Hackspeed with Cython

Tram Ho

Python is one of the most popular and popular programming languages ​​today. However, when working with Python, you will encounter or be told about one of the weaknesses up to this point: Python is slow .

There are several ways to speed up your Python code. Maybe you read it somewhere:

  • Using multi-processing libraries
  • Using asynchronous

You can read more of his article here .

As above, you will approach 2 sides to speed up Python code: parallel programming and asynchronous programming . Now, I will introduce a different approach. It was Cython .

What’s Cython?

Can understand Cython is an intermediate step between Python and C / C ++. It allows you to write pure Python with some minor modifications, then translate it directly into C.

Cython will bring you the combined power of Python and C:

  • Python code calls back and forth C or C ++ native code at any time.
  • Easily modify Python code for performance like C code simply by adding static type declarations, also in Python syntax.
  • Interact effectively with the big data set.
  • Integrate native with existing code, low-level or high-performance libs / apps.

Some other information:

You can easily the Cython via pip

Compared to Python code, you need to add type information to every variable. Usually, to declare a Python variable, very simple:

With Cython, you need to add the type for that variable:

Just like in C, the type declaration for a variable in Cython is required.

Types in Cython

When using Cython, there are two different points for variables and functions.

For variable:

All of these types are derived from C / C ++.

For function:

With:

  • def: Function python pure, only called from Python.
  • cdef: Cython only functions. Only called from Cython.
  • cpdef: C and Python function. Can be called from C and Python.

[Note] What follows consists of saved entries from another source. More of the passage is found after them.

$ cat config.mk
export PLATFORM = sky130hd
export DESIGN_NAME = shutter_release_sequencer_top
export DESIGN_NICKNAME = d
export VERILOG_FILES = /design/src/srs_pkg.sv /design/src/shutter_release_sequencer_top.sv
export SDC_FILE = /design/constraint.sdc
export NUM_CORES = 1
export LEC_CHECK = 0
export ABC_AREA = 1
export BUFFER_PORTS_ARGS = -buffer_cell sky130_fd_sc_hd__buf_2
export CAP_MARGIN = 20
export CORE_MARGIN = 2
export CORE_UTILIZATION = 49
export DETAILED_ROUTE_END_ITERATION = 8
export GPL_TIMING_DRIVEN = 0
export PLACE_DENSITY_LB_ADDON = 0.12
export REMOVE_ABC_BUFFERS = 1
export SLEW_MARGIN = 15
export SYNTH_ARGS = -nofsm -noshare
export SYNTH_HDL_FRONTEND = slang
export SYNTH_SLANG_ARGS = --single-unit
$ cat constraint.sdc
create_clock -name clk -period 3.28 [get_ports clk]
set_input_delay 0 -clock clk [delete_from_list [all_inputs] [get_ports clk]]
set_output_delay 0 -clock clk [all_outputs]
set_load 0.02 [all_outputs]
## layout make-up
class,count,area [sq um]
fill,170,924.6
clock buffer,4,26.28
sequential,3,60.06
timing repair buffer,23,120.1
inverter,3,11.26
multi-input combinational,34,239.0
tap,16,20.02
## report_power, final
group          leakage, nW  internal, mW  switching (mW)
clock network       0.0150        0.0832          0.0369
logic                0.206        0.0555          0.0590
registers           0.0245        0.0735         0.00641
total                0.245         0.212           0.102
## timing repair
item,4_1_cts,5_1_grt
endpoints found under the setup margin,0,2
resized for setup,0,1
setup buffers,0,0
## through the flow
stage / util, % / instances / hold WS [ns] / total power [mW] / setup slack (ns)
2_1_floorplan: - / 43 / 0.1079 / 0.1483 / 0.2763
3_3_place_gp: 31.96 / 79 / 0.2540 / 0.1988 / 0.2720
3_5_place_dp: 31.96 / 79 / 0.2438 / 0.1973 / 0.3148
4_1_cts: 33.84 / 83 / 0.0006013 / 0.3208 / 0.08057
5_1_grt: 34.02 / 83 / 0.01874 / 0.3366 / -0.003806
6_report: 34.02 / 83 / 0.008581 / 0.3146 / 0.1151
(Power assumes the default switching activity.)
### config.mk
export PLATFORM = sky130hd
export DESIGN_NAME = mhbi_regs
export DESIGN_NICKNAME = d
export VERILOG_FILES = /design/src/sv/mhbi_pkg.sv /design/src/sv/mhbi_regs.sv
export SDC_FILE = /design/constraint.sdc
export NUM_CORES = 1
export LEC_CHECK = 0
export ABC_AREA = 1
export BUFFER_PORTS_ARGS = -buffer_cell sky130_fd_sc_hd__buf_4
export CAP_MARGIN = 15
export CORE_MARGIN = 2
export CORE_UTILIZATION = 30
export DETAILED_ROUTE_END_ITERATION = 8
export PLACE_DENSITY_LB_ADDON = 0.1
export SLEW_MARGIN = 10
export SYNTH_ARGS = -nofsm -noshare
export SYNTH_HDL_FRONTEND = slang
export SYNTH_SLANG_ARGS = --single-unit
### constraint.sdc
create_clock -name clk -period 1.2 [get_ports clk]
set_input_delay 0.06 -clock clk [delete_from_list [all_inputs] [get_ports clk]]
set_output_delay 0.06 -clock clk [all_outputs]
set_load 0.005 [all_outputs]
### src/sv/mhbi_pkg.sv
// ----------------------------------------------------------------------------
// mhbi_pkg
// Types and constants shared by the multi-hash bucket index unit.
// ----------------------------------------------------------------------------
package mhbi_pkg;

  localparam int KIND_FIELDS = 4;
  localparam int BUCKET_W    = 18;
  localparam int ADDR_W      = 64;
  localparam int MOD_W       = 17;
  localparam int PADDR_W     = 5;

  localparam logic [2:0] KIND_SIMPLE = 3'd0;
  localparam logic [2:0] KIND_XOR    = 3'd1;
  localparam logic [2:0] KIND_SHIFT  = 3'd2;
  localparam logic [2:0] KIND_MATRIX = 3'd3;
  localparam logic [2:0] KIND_PRIME  = 3'd4;

  localparam logic [2:0] REG_HASH_SHIFT    = 3'd0;
  localparam logic [2:0] REG_BUCKET_BITS   = 3'd1;
  localparam logic [2:0] REG_PARTITIONED   = 3'd2;
  localparam logic [2:0] REG_SLOT_COUNT    = 3'd3;
  localparam logic [2:0] REG_SLOT_KINDS    = 3'd4;
  localparam logic [2:0] REG_SLOT_ARGS     = 3'd5;
  localparam logic [2:0] REG_PRIME_MODULUS = 3'd6;

  typedef enum logic [2:0] {
    ST_IDLE,
    ST_SLOT,
    ST_MAT,
    ST_DRAIN,
    ST_DIV,
    ST_INSERT,
    ST_EMIT
  } state_t;

  typedef struct packed {
    logic [5:0]  hash_shift;
    logic [4:0]  bucket_bits;
    logic        partitioned;
    logic [2:0]  slot_count;
    logic [11:0] slot_kinds;
    logic [23:0] slot_args;
    logic [16:0] prime_modulus;
  } cfg_t;

  typedef struct packed {
    logic load;
    logic wr_row;
    logic next_slot;
    logic mat_start;
    logic mat_step;
    logic div_start;
    logic div_step;
    logic insert;
    logic emit;
  } cmd_t;

  typedef struct packed {
    logic [2:0] kind;
    logic       slot_done;
    logic       row_last;
    logic       div_last;
    logic       emit_last;
    logic       list_empty;
  } status_t;

endpackage

### src/sv/mhbi_regs.sv
// ----------------------------------------------------------------------------
// mhbi_regs
// APB-style configuration register file.
// ----------------------------------------------------------------------------
module mhbi_regs
  import mhbi_pkg::*;
(
  input  logic               clk,
  input  logic               rst_n,
  input  logic               psel,
  input  logic               penable,
  input  logic               pwrite,
  input  logic [PADDR_W-1:0] paddr,
  input  logic [31:0]        pwdata,
  output logic [31:0]        prdata,
  output logic               pready,
  output cfg_t               cfg
);

  cfg_t       cfg_r;
  logic [2:0] idx;

  assign idx    = paddr[4:2];
  assign pready = 1'b1;
  assign cfg    = cfg_r;

  always_ff @(posedge clk) begin
    if (!rst_n) begin
      cfg_r <= {($bits(cfg_t)-MOD_W)'(0), MOD_W'(1)};
    end else if (psel && penable && pwrite) begin
      unique case (idx)
        REG_HASH_SHIFT:    cfg_r.hash_shift    <= pwdata[5:0];
        REG_BUCKET_BITS:   cfg_r.bucket_bits   <= pwdata[4:0];
        REG_PARTITIONED:   cfg_r.partitioned   <= pwdata[0];
        REG_SLOT_COUNT:    cfg_r.slot_count    <= pwdata[2:0];
        REG_SLOT_KINDS:    cfg_r.slot_kinds    <= pwdata[11:0];
        REG_SLOT_ARGS:     cfg_r.slot_args     <= pwdata[23:0];
        REG_PRIME_MODULUS: cfg_r.prime_modulus <= pwdata[16:0];
        default: ;
      endcase
    end
  end

  always_comb begin
    unique case (idx)
      REG_HASH_SHIFT:    prdata = {26'd0, cfg_r.hash_shift};
      REG_BUCKET_BITS:   prdata = {27'd0, cfg_r.bucket_bits};
      REG_PARTITIONED:   prdata = {31'd0, cfg_r.partitioned};
      REG_SLOT_COUNT:    prdata = {29'd0, cfg_r.slot_count};
      REG_SLOT_KINDS:    prdata = {20'd0, cfg_r.slot_kinds};
      REG_SLOT_ARGS:     prdata = {8'd0, cfg_r.slot_args};
      REG_PRIME_MODULUS: prdata = {15'd0, cfg_r.prime_modulus};
      default:           prdata = 32'd0;
    endcase
  end

endmodule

How to speedup your code with Cython

First, I will create a pure Python code with for-loop.

Applying what I have understood above, I will write the code in Cython with a meaning:

When coding Cython, make sure that all of your variables are set.

Next, we need to create a file to compile from Cython -> C code:

After putting run_test_cython.pyx and setup.py with dir, we start to compile:

Result:

You will see in this folder that contains all the files needed to run C code. If you’re curious what the other Cython code will compile into is what C code you can cat to see that file:

Come on, it’s time to show the power of C code. The following code compares the speed of Python pure and Cython:

Results after running speedtest.py

With the current machine configuration for my test:

  • CPU: Intel® Core ™ i5-4460 CPU @ 3.20GHz × 4
  • Ram: 8G

Fill the results in the table for easy viewing:

NumberPython timeCython timeSpeedup
ten3.5762786865234375e-067.152557373046875e-075.0
1007.867813110351562e-062,384185791015625e-0733.0
10000.00028109550476074229.5367431640625e-07294.75
100000.021443367004394537.62939453125e-062810,625
1000003.11714386940002448.630752563476562e-0536116.70994475138

36116 – Seems like an unthinkable number ? .

Clearly, Cython gives you very good performance. This is also a viable solution if you want to improve your code.

Source: https://cython.org/

Thanks for reading!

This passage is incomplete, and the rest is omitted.